**What the exercise asks**: What is needed is an exact copy of the lines in the listing below, from the one with "export DESIGN_NICKNAME = d" up to and including the one with "export SYNTH_ARGS = -nofsm -noshare", with no other lines.

++++++++++++++++++++

--- src/essd_pkg.sv ---
`default_nettype none
// ----------------------------------------------------------------------------
// essd_pkg: shared types and constants for the segment store block
// Request codes, the stored segment layout, controller states and the square
// root handshake.
// ----------------------------------------------------------------------------
package essd_pkg;

  localparam int unsigned CoordW = 31;
  localparam int unsigned SegW   = 4 * CoordW;
  localparam int unsigned LenW   = 48;
  localparam int unsigned CntW   = 10;
  localparam int unsigned SqW    = 64;
  localparam int unsigned RootW  = 32;

  typedef enum logic [1:0] {
    REQ_INS_A = 2'd0,
    REQ_INS_B = 2'd1,
    REQ_CMP   = 2'd2,
    REQ_CLR   = 2'd3
  } req_t;

  typedef struct packed {
    logic signed [CoordW-1:0] ax;
    logic signed [CoordW-1:0] ay;
    logic signed [CoordW-1:0] bx;
    logic signed [CoordW-1:0] by;
  } seg_t;

  typedef enum logic [3:0] {
    ST_IDLE,
    ST_INS_RD,
    ST_INS_CHK,
    ST_CMP_OUT_RD,
    ST_CMP_OUT_WAIT,
    ST_CMP_IN_RD,
    ST_CMP_IN_CHK,
    ST_CMP_LEN,
    ST_CMP_SQRT,
    ST_DONE
  } state_t;

  typedef struct packed {
    logic             start;
    logic [SqW-1:0]   value;
  } sqrt_req_t;

  typedef struct packed {
    logic             busy;
    logic             done;
    logic [RootW-1:0] root;
  } sqrt_rsp_t;

endpackage : essd_pkg
`default_nettype wire

--- src/essd_sqrt.sv ---
`default_nettype none
// ----------------------------------------------------------------------------
// essd_sqrt: iterative integer square root
// Floor square root of a 64-bit value, one result bit per cycle.
// ----------------------------------------------------------------------------
module essd_sqrt (
  input  wire                 clk,
  input  wire                 rst_n,
  input  essd_pkg::sqrt_req_t req,
  output essd_pkg::sqrt_rsp_t rsp
);

  localparam int unsigned SqW   = essd_pkg::SqW;
  localparam int unsigned RootW = essd_pkg::RootW;

  logic [SqW-1:0]   rem_r, rem_nxt;
  logic [SqW-1:0]   val_r, val_nxt;
  logic [RootW-1:0] root_r, root_nxt;
  logic [5:0]       cnt_r, cnt_nxt;
  logic             busy_r, busy_nxt;
  logic             done_r, done_nxt;
  logic [SqW-1:0]   trial;
  logic [SqW-1:0]   rem_sh;

  // Restoring digit step: bring down two bits, try 4*root+1
  always_comb begin
    rem_nxt  = rem_r;
    val_nxt  = val_r;
    root_nxt = root_r;
    cnt_nxt  = cnt_r;
    busy_nxt = busy_r;
    done_nxt = 1'b0;
    rem_sh   = {rem_r[SqW-3:0], val_r[SqW-1:SqW-2]};
    trial    = {{(SqW-RootW-2){1'b0}}, root_r, 2'b01};
    if (req.start) begin
      rem_nxt  = '0;
      val_nxt  = req.value;
      root_nxt = '0;
      cnt_nxt  = '0;
      busy_nxt = 1'b1;
    end else if (busy_r) begin
      val_nxt = {val_r[SqW-3:0], 2'b00};
      if (rem_sh >= trial) begin
        rem_nxt  = rem_sh - trial;
        root_nxt = {root_r[RootW-2:0], 1'b1};
      end else begin
        rem_nxt  = rem_sh;
        root_nxt = {root_r[RootW-2:0], 1'b0};
      end
      cnt_nxt = cnt_r + 6'd1;
      if (cnt_r == 6'(RootW - 1)) begin
        busy_nxt = 1'b0;
        done_nxt = 1'b1;
      end
    end
  end

  always_ff @(posedge clk) begin
    rem_r  <= rem_nxt;
    val_r  <= val_nxt;
    root_r <= root_nxt;
    cnt_r  <= cnt_nxt;
    if (!rst_n) begin
      busy_r <= 1'b0;
      done_r <= 1'b0;
    end else begin
      busy_r <= busy_nxt;
      done_r <= done_nxt;
    end
  end

  assign rsp.busy = busy_r;
  assign rsp.done = done_r;
  assign rsp.root = root_r;

endmodule : essd_sqrt
`default_nettype wire

--- config.mk ---
export PLATFORM = sky130hd
export DESIGN_NAME = essd_sqrt
export DESIGN_NICKNAME = d
export VERILOG_FILES = /design/src/essd_pkg.sv /design/src/essd_sqrt.sv
export SDC_FILE = /design/constraint.sdc
export NUM_CORES = 1
export LEC_CHECK = 0
export BUFFER_PORTS_ARGS = -buffer_cell sky130_fd_sc_hd__buf_2
export CAP_MARGIN = 20
export CORE_MARGIN = 2
export CORE_UTILIZATION = 55
export CTS_CLUSTER_DIAMETER = 120
export CTS_CLUSTER_SIZE = 20
export DETAILED_ROUTE_END_ITERATION = 16
export PLACE_DENSITY = 0.75
export SYNTH_ARGS = -nofsm -noshare
export SYNTH_HDL_FRONTEND = slang
export SYNTH_SLANG_ARGS = --single-unit
--- constraint.sdc ---
create_clock -name clk -period 3.7 [get_ports clk]
set_input_delay 0.555 -clock clk [delete_from_list [all_inputs] [get_ports clk]]
set_output_delay 0.555 -clock clk [all_outputs]
set_load 0.1 [all_outputs]
# ---- Word-level counts from Yosys, hierarchy flattened
# Cells that the tools add are included.
dict set report word_totals {
  reg_bits 166
  in_bits 67
  output_inout_bits 34
  elab_cells 22
}
dict set report op_classes {
  add_sub_neg 2
  order_cmp 1
  n_eq_ne 1
  muxes 8
  bitwise_logic 2
  n_reduce_logical 2
}
# cell n
set op_table {}
lappend op_table {{$mux 64} 2}
lappend op_table {{$ge 64x34->1} 1}
lappend op_table {{$mux 62} 1}
lappend op_table {{$sub 62x34->62} 1}
lappend op_table {{$add 6x1->6 const B} 1}
lappend op_table {{$eq 6x5->1 const B} 1}
lappend op_table {{$mux 1} 5}
lappend op_table {{$reduce_or 3->1} 1}
lappend op_table {{$not 1->1} 2}
lappend op_table {{$reduce_bool 2->1} 1}

# ---- Longest topological paths before layout
# Gate-level depths: netlist of run 1.
dict set report depth {
  depth_word 4
  depth_mapped 14
  depth_no_buf 10
}

# ---- Least setup slack after synthesis of run 1
# OpenSTA, ideal clock, no wires.
dict set report synth_timing {
  path_kind {register to register}
  from {register root_r[24]}
  to {register rem_r[37]}
  setup_time_ns 0.091
  t_arrival_ns 3.777
  required_ns 3.609
  setup_slack_ns -0.168
  path_stages_with_launch 13
  n_path_buf 2
  period_less_slack_ns 3.868
  cell_sequence {dfxtp_1 > inv_1 > ha_1 > clkbuf_1 > nand4_1 > nor4_1 > inv_1 > a2111o_1 > and4bb_1 > buf_2 > or3_1 > or3_1 > a311oi_1}
}
dict set report synth_between {
  elab_chain_cells 2
  word_cells_on_any_way 3
  classes_between {add/sub (1); order compare (1); mux (1)}
}
# item line
set synth_rtl {}
lappend synth_rtl {{start: declaration} essd_sqrt.sv:18} ;# logic [RootW-1:0] root_r, root_nxt;
lappend synth_rtl {{start signal: assignment} essd_sqrt.sv:61} ;# root_r <= root_nxt;
lappend synth_rtl {{$sub 62x34->62 / $ge 64x34->1 (equally long branches)} {essd_sqrt.sv:44, essd_sqrt.sv:43}}
lappend synth_rtl {{$mux 62 (*)} essd_sqrt.sv:43} ;# if (rem_sh >= trial) begin
lappend synth_rtl {{end signal: assignment} essd_sqrt.sv:59} ;# rem_r <= rem_nxt;
lappend synth_rtl {{end: declaration} essd_sqrt.sv:16} ;# logic [SqW-1:0] rem_r, rem_nxt;
# Every way passes the cells marked *; elsewhere a longest branch is shown, timed or not.
# A chain may end at the register's enable or synchronous reset.

# ---- Worst setup path after layout of run 1
dict set report layout_timing {
  from {register root_r[1]}
  to {register rem_r[33]}
}
# Same word-level chain as after synthesis.

==> metrics, run 1 <==
#FFs+latches synth 166; Worst path max stage delay 0.60 ns; CP Capture Type register; final wirelength 22.30 mm; worst skew pair latency 0.43 ns; Hold Path Origin rst_n; fin crit period 3.552 ns; CTS H-Tree Depth 4; Ports a little over 100; synth unique cells 60; CP Launch Point root_r[1]; CTS Hold Buffers Added 0; setup bufs post-CTS 0; pin count of the biggest net entering global routing 130; async set-reset flop share out of synthesis 0; slew margin rel. 0.5083; EDFF count, synth 64; final setup fails 0; Static Leakage 4.368 nW; startpoint types register; core area 16,640 sq um; reg2reg start root_r[1]; Post-Syn Instances 1,032; GRT Overall Usage 0.2507; Clock Tree Buf Depth 2; fin crit share 0.9600; fmax 281.5 MHz; crit-path cells inv_1 -> ha_1 -> nand2_1 -> o31ai_1 -> o21ai_0 -> a211oi_1 -> nor3_1 -> nor4_1 -> mux2_2 -> a31oi_1; via count approximately 8,000; CTS tree built; Worst Tran Pin Value 0.7375 ns; vias per cell 5.946; pwr dens 596.7 nW/um^2; Syn Std Cell Area ~9400 sq um; worst vdd ir 0.3934 mV; Clk pin slew, worst setup/hold paths 0.07 ns; Final Hold Vio Count 0; setup TNS 0 ns; Synth area leaders dfxtp_1, edfxtp_1, mux2_2; root buffer cell clkbuf_16; Critical Path Stages 10; slowest cell on the critical path a211oi_1; Worst Setup Path Type reg -> reg; max-slew violation count 0; Die Ht ~130 um; Die ar. approximately 18,000 sq um; CP bufs+invs 1; outcome completed; area share of the leading cell type in the synthesized netlist 0.2171; initial antenna violation count 0; first-pass GRT wire length roughly 37 mm; kind of cell adding the most delay to the critical path compound AO/OA/AOI/OAI gates; top_reg_cell synth dfxtp_1; post-synthesis sequential area ratio 0.4214; CP Data Required Time 4.05 ns; RSZ-0062 raised after global routing false; final hold slack around 0.35 ns; worst r2r path cells 10; Layout area overhead 14.18%; grt ovf 0; Hold Path Class in -> reg; number of I/O port buffers 100; WL/cell 16.62 um; syn_area_per_cell 9.114 sq um; vias in the first global route 7,549; cts bufs inserted 17; CP arrival 3.91 ns; critical path peak fanout 4; Placer Congestion 0.9440; Post-Syn Nets 1,134; standard-cell row count 47; area leader, netlist dfxtp_1; hold path depth 3; DRT iter0 DRCs 739; DRC viols 0; post-DP HPWL 15.55 mm; drt pass-1 iters 6; initial core utilization 0.5651; Final #Nets 1,211; max-cap viol count 0; CTS sink count about 170; ant diodes 0; ANT nets after route 0; share of layout cells above drive strength 1 0.2121; synth warn 0; Die Width 134.8 um; Setup Skew 0.009854 ns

++++++++++++++++++++

**Answer space**:
export DESIGN_NICKNAME = d
export VERILOG_FILES = /design/src/essd_pkg.sv /design/src/essd_sqrt.sv
export SDC_FILE = /design/constraint.sdc
export NUM_CORES = 1
export LEC_CHECK = 0
export BUFFER_PORTS_ARGS = -buffer_cell sky130_fd_sc_hd__buf_2
export CAP_MARGIN = 20
export CORE_MARGIN = 2
export CORE_UTILIZATION = 55
export CTS_CLUSTER_DIAMETER = 120
export CTS_CLUSTER_SIZE = 20
export DETAILED_ROUTE_END_ITERATION = 16
export PLACE_DENSITY = 0.75
export SYNTH_ARGS = -nofsm -noshare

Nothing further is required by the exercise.